What follows belongs to an exercise in optimizing a design on an open flow for small area; a production flow would make more cautious choices.
In this exercise RTL edits were held to simulation tests only and were not proved equivalent to the original.

==> inputs of job 6790 <==
## process_r
module process_r (
        ap_clk,
        ap_rst,
        ap_start,
        ap_done,
        ap_idle,
        ap_ready,
        ap_ce,
        incr_V,
        ap_return_0,
        ap_return_1
);
export LEC_CHECK = 0
export CAP_MARGIN = 20
export CORE_MARGIN = 5
export CORE_UTILIZATION = 35
export SLEW_MARGIN = 20
export SYNTH_MEMORY_MAX_BITS = 32768
create_clock -name core_clock -period 9.0 [get_ports {ap_clk}]
run.sh (not shown) runs the stock make flow with config.mk's settings and CLKGATE_MAP_FILE= SYNTH_SCRIPT=/design/flow/synth_recipe.tcl, a recipe that flattens the netlist after the stock synthesis.
==> job 1474 (differences from job 6790) <==
==> flow/flow/run.sh (new file) <==
#!/bin/bash
# Own flow: the standard layout (standard.sh), with the synthesis
# script replaced by flow/my_synth.tcl (area-oriented ABC mapping).
set -euo pipefail
here=$(pwd)
export FLOW_FLOW_ABC_SCRIPT=$here/flow/abc_area.script
sed "s#SYNTH_SCRIPT=[^ ]*#SYNTH_SCRIPT=$here/flow/my_synth.tcl#" standard.sh > my_standard.sh
grep -q "SYNTH_SCRIPT=$here/flow/my_synth.tcl" my_standard.sh
bash my_standard.sh > flow_make.log 2>&1
==> flow/flow/abc_area.script (new file) <==
strash
ifraig
dc2
strash
&get -n
&dch -f
&nf -R 1000
&put
topo
stime -c
buffer -c
upsize -c
dnsize -c
==> flow/flow/my_synth.tcl (new file) <==
# The standard synthesis (synth_recipe.tcl), except that the final ABC
# mapping uses flow/abc_area.script: area-oriented mapping followed by
# ABC's buffering and sizing. Registers are mapped exactly as in the
# standard synthesis; only the combinational mapping differs.
proc synth {args} { yosys synth -nofsm -noshare {*}$args }
proc abc {args} {
  set i [lsearch -exact $args -script]
  if { $i >= 0 } {
    lset args [expr {$i + 1}] $::env(FLOW_FLOW_ABC_SCRIPT)
  }
  yosys abc {*}$args
}
source $::env(SCRIPTS_DIR)/synth.tcl
# left out here: clear keep_hierarchy, flatten, clean up, hide names made inside functions, write 1_2_yosys.v
==> flow/standard.sh (new file) <==
#!/bin/bash
# synth_recipe.tcl (not shown) runs the flow's synth.tcl, then flattens the netlist and writes it again
# the make line also repeats each setting of config.mk as NAME=value (left out here)
make -C /OpenROAD-flow-scripts/flow DESIGN_CONFIG=/design/flow/config.mk WORK_HOME=/design/flow/orfs CLKGATE_MAP_FILE= SYNTH_SCRIPT=/design/flow/synth_recipe.tcl "${@:-finish}"
removed: flow/run.sh
==> summary of the runs <==
Job 1474 completed without violations. Job 6790 passed the timing, design-rule and antenna checks.
Against job 1474, the final cell count of job 6790 is higher by about 4%.
Against job 1474, the final area of job 6790 is larger by about 3%.
Between job 1474 and job 6790, the lower area after synthesis is in job 1474 (gap about 11%, measured against job 6790).
Against job 1474, the via count of job 6790 is higher by 11%.
Against job 6790, the synthesized cell count of job 1474 is smaller by about 10%.
Critical path depth: job 6790 is lower than job 1474 (15).
Flip-flop and latch count is the same in job 1474 and job 6790.
In job 6790 the first-iteration DRC count is higher than in job 1474, by 16%.


==> tundra: inputs <==
Another version of the RTL of process_r (not shown whole).
// process_r
module process_r (
        ap_clk,
        ap_rst,
        ap_start,
        ap_done,
        ap_idle,
        ap_ready,
        ap_ce,
        incr_V,
        ap_return_0,
        ap_return_1
);
==> flow/config.mk <==
export PLATFORM = sky130hd
export DESIGN_NAME = process_r
export DESIGN_NICKNAME = process_r
export VERILOG_FILES = /design/flow/design.v
export SDC_FILE = /design/flow/constraint.sdc
export NUM_CORES = 4
export LEC_CHECK = 0
export CAP_MARGIN = 40
export CORE_MARGIN = 5
export CORE_UTILIZATION = 40
export SETUP_SLACK_MARGIN = 0.3
export SLEW_MARGIN = 40
export SYNTH_MEMORY_MAX_BITS = 32768
==> flow/constraint.sdc <==
create_clock -name core_clock -period 9.0 [get_ports {ap_clk}]
set_input_delay 1.8000 -clock core_clock [delete_from_list [all_inputs] [get_ports {ap_clk}]]
set_output_delay 1.8000 -clock core_clock [all_outputs]
set_load 0.01 [all_outputs]
standard.sh (not shown) runs the stock make flow with config.mk's settings and CLKGATE_MAP_FILE= SYNTH_SCRIPT=/design/flow/synth_recipe.tcl, a recipe that flattens the netlist after the stock synthesis.
==> flow/flow/run.sh <==
#!/bin/bash
# Own flow: the standard layout (standard.sh), with the synthesis
# script replaced by flow/my_synth.tcl (no early generic ABC pass, so that
# full adders are extracted with their polarity; area-oriented ABC mapping).
set -euo pipefail
here=$(pwd)
export FLOW_FLOW_ABC_SCRIPT=$here/flow/abc_area.script
sed "s#SYNTH_SCRIPT=[^ ]*#SYNTH_SCRIPT=$here/flow/my_synth.tcl#" standard.sh > my_standard.sh
grep -q "SYNTH_SCRIPT=$here/flow/my_synth.tcl" my_standard.sh
bash my_standard.sh > flow_make.log 2>&1
==> flow/flow/abc_area.script <==
strash
ifraig
dc2
strash
&get -n
&dch -f
&nf
&put
==> flow/flow/my_synth.tcl <==
# The standard synthesis (synth_recipe.tcl), except that yosys synth skips
# its early generic ABC pass (-noabc), and the final ABC
# mapping uses flow/abc_area.script: area-oriented mapping only (the
# layout flow buffers and sizes). Registers are mapped exactly as in the
# standard synthesis; only the combinational mapping differs.
proc synth {args} { yosys synth -nofsm -noshare -noabc {*}$args }
proc abc {args} {
  set i [lsearch -exact $args -script]
  if { $i >= 0 } {
    lset args [expr {$i + 1}] $::env(FLOW_FLOW_ABC_SCRIPT)
  }
  yosys abc {*}$args
}
source $::env(SCRIPTS_DIR)/synth.tcl
# left out here: clear keep_hierarchy, flatten, clean up, hide names made inside functions, write 1_2_yosys.v
==> inputs of garnet, as changes to tundra <==
==> flow/flow/abc_area.script (replaced) <==
strash
ifraig
dc2
strash
&get -n
&dch -f
&nf
&put
topo
stime -c
buffer -c
upsize -c
dnsize -c
--- a/flow/flow/my_synth.tcl
+++ b/flow/flow/my_synth.tcl
@@ -1,6 +1,6 @@
 # The standard synthesis (synth_recipe.tcl), except that yosys synth skips
 # its early generic ABC pass (-noabc), and the final ABC
-# mapping uses flow/abc_area.script: area-oriented mapping only (the
-# layout flow buffers and sizes). Registers are mapped exactly as in the
+# mapping uses flow/abc_area.script: area-oriented mapping followed by
+# ABC's buffering and sizing. Registers are mapped exactly as in the
 # standard synthesis; only the combinational mapping differs.
 proc synth {args} { yosys synth -nofsm -noshare -noabc {*}$args }
Settings changed: CORE_UTILIZATION 40 to 35, GPL_TIMING_DRIVEN from default to 0.
==> inputs of delta, as changes to tundra <==
==> flow/flow/abc_area.script (replaced) <==
strash
ifraig
dc2
strash
&get -n
&dch -f
&nf
&put
topo
stime -c
buffer -c
upsize -c
dnsize -c
--- a/flow/flow/my_synth.tcl
+++ b/flow/flow/my_synth.tcl
@@ -1,6 +1,6 @@
 # The standard synthesis (synth_recipe.tcl), except that yosys synth skips
 # its early generic ABC pass (-noabc), and the final ABC
-# mapping uses flow/abc_area.script: area-oriented mapping only (the
-# layout flow buffers and sizes). Registers are mapped exactly as in the
+# mapping uses flow/abc_area.script: area-oriented mapping followed by
+# ABC's buffering and sizing. Registers are mapped exactly as in the
 # standard synthesis; only the combinational mapping differs.
 proc synth {args} { yosys synth -nofsm -noshare -noabc {*}$args }
Settings changed: CAP_MARGIN 40 to 30, CORE_UTILIZATION 40 to 45, CTS_CLUSTER_DIAMETER from default to 80, CTS_CLUSTER_SIZE from default to 25, SETUP_SLACK_MARGIN 0.3 to default, SLEW_MARGIN 40 to 30.
==> inputs of raven, as changes to tundra <==
==> flow/flow/abc_area.script (replaced) <==
strash
ifraig
dc2
strash
&get -n
&dch -f
&nf
&put
topo
stime -c
buffer -c
upsize -c
dnsize -c
--- a/flow/flow/my_synth.tcl
+++ b/flow/flow/my_synth.tcl
@@ -1,6 +1,6 @@
 # The standard synthesis (synth_recipe.tcl), except that yosys synth skips
 # its early generic ABC pass (-noabc), and the final ABC
-# mapping uses flow/abc_area.script: area-oriented mapping only (the
-# layout flow buffers and sizes). Registers are mapped exactly as in the
+# mapping uses flow/abc_area.script: area-oriented mapping followed by
+# ABC's buffering and sizing. Registers are mapped exactly as in the
 # standard synthesis; only the combinational mapping differs.
 proc synth {args} { yosys synth -nofsm -noshare -noabc {*}$args }
Settings changed: CAP_MARGIN 40 to 30, CORE_UTILIZATION 40 to 45, SETUP_SLACK_MARGIN 0.3 to default, SLEW_MARGIN 40 to 30.
==> run summary <==
- Headroom to the max-slew limit: 25.03%
- Post-route core utilization: 40.52%
- Run status: timing/DRC/antenna clean
- Worst-skew pair later-pin latency: 660 ps
- Worst path bufs/invs: 5
- Synth top area share: 29.99%
- Critical Path Start: ph[15][9]
- PortBufs: 69
- Crit path arrival time: 8930 ps
- Crit path max-delay cell type: edfxtp_1
-- figures above: garnet

==> run summary <==
- Run status: timing/DRC/antenna clean
- Headroom to the max-slew limit: 20.73%
- Crit path max-delay cell type: inv_2
- Non-Filler Instances: 5,217
- PortBufs: 70
- Synth top area share: 29.99%
- Crit path arrival time: 8340 ps
- Worst path bufs/invs: 3
- Post-CTS sizing: 0
- Critical Path Start: fw_q[5]
-- figures above: delta

==> run summary <==
- Worst path bufs/invs: 3
- Headroom to the max-slew limit: 22.72%
- Critical Path Start: fw_q[5]
- Synth top area share: 29.99%
- PortBufs: 70
- Run status: timing/DRC/antenna clean
- Worst-skew pair later-pin latency: 650 ps
-- figures above: raven

==> run summary <==
- Crit path max-delay cell type: fa_1
- PortBufs: 70
- Critical Path Start: fw_q[7]
- Post-route core utilization: 47.52%
- Synth top area share: 31.10%
- Run status: timing/DRC/antenna clean
- Worst path bufs/invs: 2
-- figures above: tundra



==> exp/onyx: inputs <==
process_r again, from the RTL that the note above started with.
==> flow/config.mk <==
export PLATFORM = sky130hd
export DESIGN_NAME = process_r
export DESIGN_NICKNAME = process_r
export VERILOG_FILES = /design/flow/design.v
export SDC_FILE = /design/flow/constraint.sdc
export NUM_CORES = 4
export LEC_CHECK = 0
export CAP_MARGIN = 30
export CORE_MARGIN = 5
export CORE_UTILIZATION = 50
export CTS_CLUSTER_DIAMETER = 80
export CTS_CLUSTER_SIZE = 25
export SLEW_MARGIN = 30
export SYNTH_MEMORY_MAX_BITS = 32768
==> flow/constraint.sdc <==
create_clock -name core_clock -period 9.0 [get_ports {ap_clk}]
set_input_delay 1.8000 -clock core_clock [delete_from_list [all_inputs] [get_ports {ap_clk}]]
set_output_delay 1.8000 -clock core_clock [all_outputs]
set_load 0.01 [all_outputs]
==> flow/flow/abc_area.script <==
strash
ifraig
dc2
strash
&get -n
&dch -f
&nf
&put
topo
stime -c
buffer -c
upsize -c
dnsize -c
==> flow/flow/my_synth.tcl <==
# The standard synthesis (synth_recipe.tcl), except that yosys synth skips
# its early generic ABC pass (-noabc), and the final ABC
# mapping uses flow/abc_area.script: area-oriented mapping followed by
# ABC's buffering and sizing. Registers are mapped exactly as in the
# standard synthesis; only the combinational mapping differs.
proc synth {args} { yosys synth -nofsm -noshare -noabc {*}$args }
proc abc {args} {
  set i [lsearch -exact $args -script]
  if { $i >= 0 } {
    lset args [expr {$i + 1}] $::env(FLOW_FLOW_ABC_SCRIPT)
  }
  yosys abc {*}$args
}
source $::env(SCRIPTS_DIR)/synth.tcl
# left out here: clear keep_hierarchy, flatten, clean up, hide names made inside functions, write 1_2_yosys.v
Scripts as last shown in full above: flow/flow/run.sh
==> inputs of exp/lagoon, as changes to exp/onyx <==
Settings changed: CAP_MARGIN 30 to 40, CORE_UTILIZATION 50 to 40, CTS_CLUSTER_DIAMETER 80 to not set, CTS_CLUSTER_SIZE 25 to not set, SETUP_SLACK_MARGIN set to 0.3, SLEW_MARGIN 30 to 40.
==> run summary <==
R2R depth=31; vias per std cell=6.90; total die area=82,100 µm²; Design Area, Final=41,600 µm²; Worst Path Max Fanout=16; M1 WL=57,200 µm; CLK BUF=32; status=timing/DRC/antenna clean; 1st-iter DRT viols=6,009; cts bufs inserted=25
Source of the figures above: exp/onyx

==> run summary <==
status=timing/DRC/antenna clean; CLK BUF=60; M1 WL=64,600 µm; R2R depth=29; 1st-iter DRT viols=4,726; cts bufs inserted=48
Source of the figures above: exp/lagoon

==> afterwards: timing with drivers on the ports <==
Ports are ideal in the flow. The routed layouts listed here were re-timed in OpenROAD. Step 1: set_driving_cell puts a clkbuf_16 on ap_clk and a buf_2 on each other input, an assumption about the parent block. Step 2 also shifts input and output timing later by t, the mid clock arrival at the registers, as if the neighbouring blocks saw the same clock. a / b / c = no drivers / after step 1 / after step 2; a / b = the first two.
run	shift t [ns]	slack for setup (ns)	clock arrival spread, ns	worst register clock-pin slew, ns
job 6790	0.726	1.419 / 1.419 / 1.419	0.045 / 0.045	0.08 / 0.08
job 1474	0.716	0.594 / 0.594 / 0.594	0.033 / 0.032	0.07 / 0.07
tundra	0.695	0.862 / 0.862 / 0.862	0.045 / 0.044	0.06 / 0.06
garnet	0.715	0.518 / 0.518 / 0.518	0.038 / 0.038	0.07 / 0.07
delta	0.704	1.041 / 1.041 / 1.041	0.058 / 0.059	0.10 / 0.10
raven	0.675	0.985 / 0.985 / 0.985	0.068 / 0.068	0.07 / 0.07
exp/onyx	0.660	1.319 / 1.319 / 1.319	0.054 / 0.054	0.10 / 0.10
exp/lagoon	0.698	1.086 / 1.086 / 1.086	0.019 / 0.019	0.06 / 0.06
After both steps setup and hold are still met in every run listed.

_EXERCISE BRIEF_. Count up the lines in the listing that hold the word "higher", and give that number only.

_RESULT OF THE TASK_. 3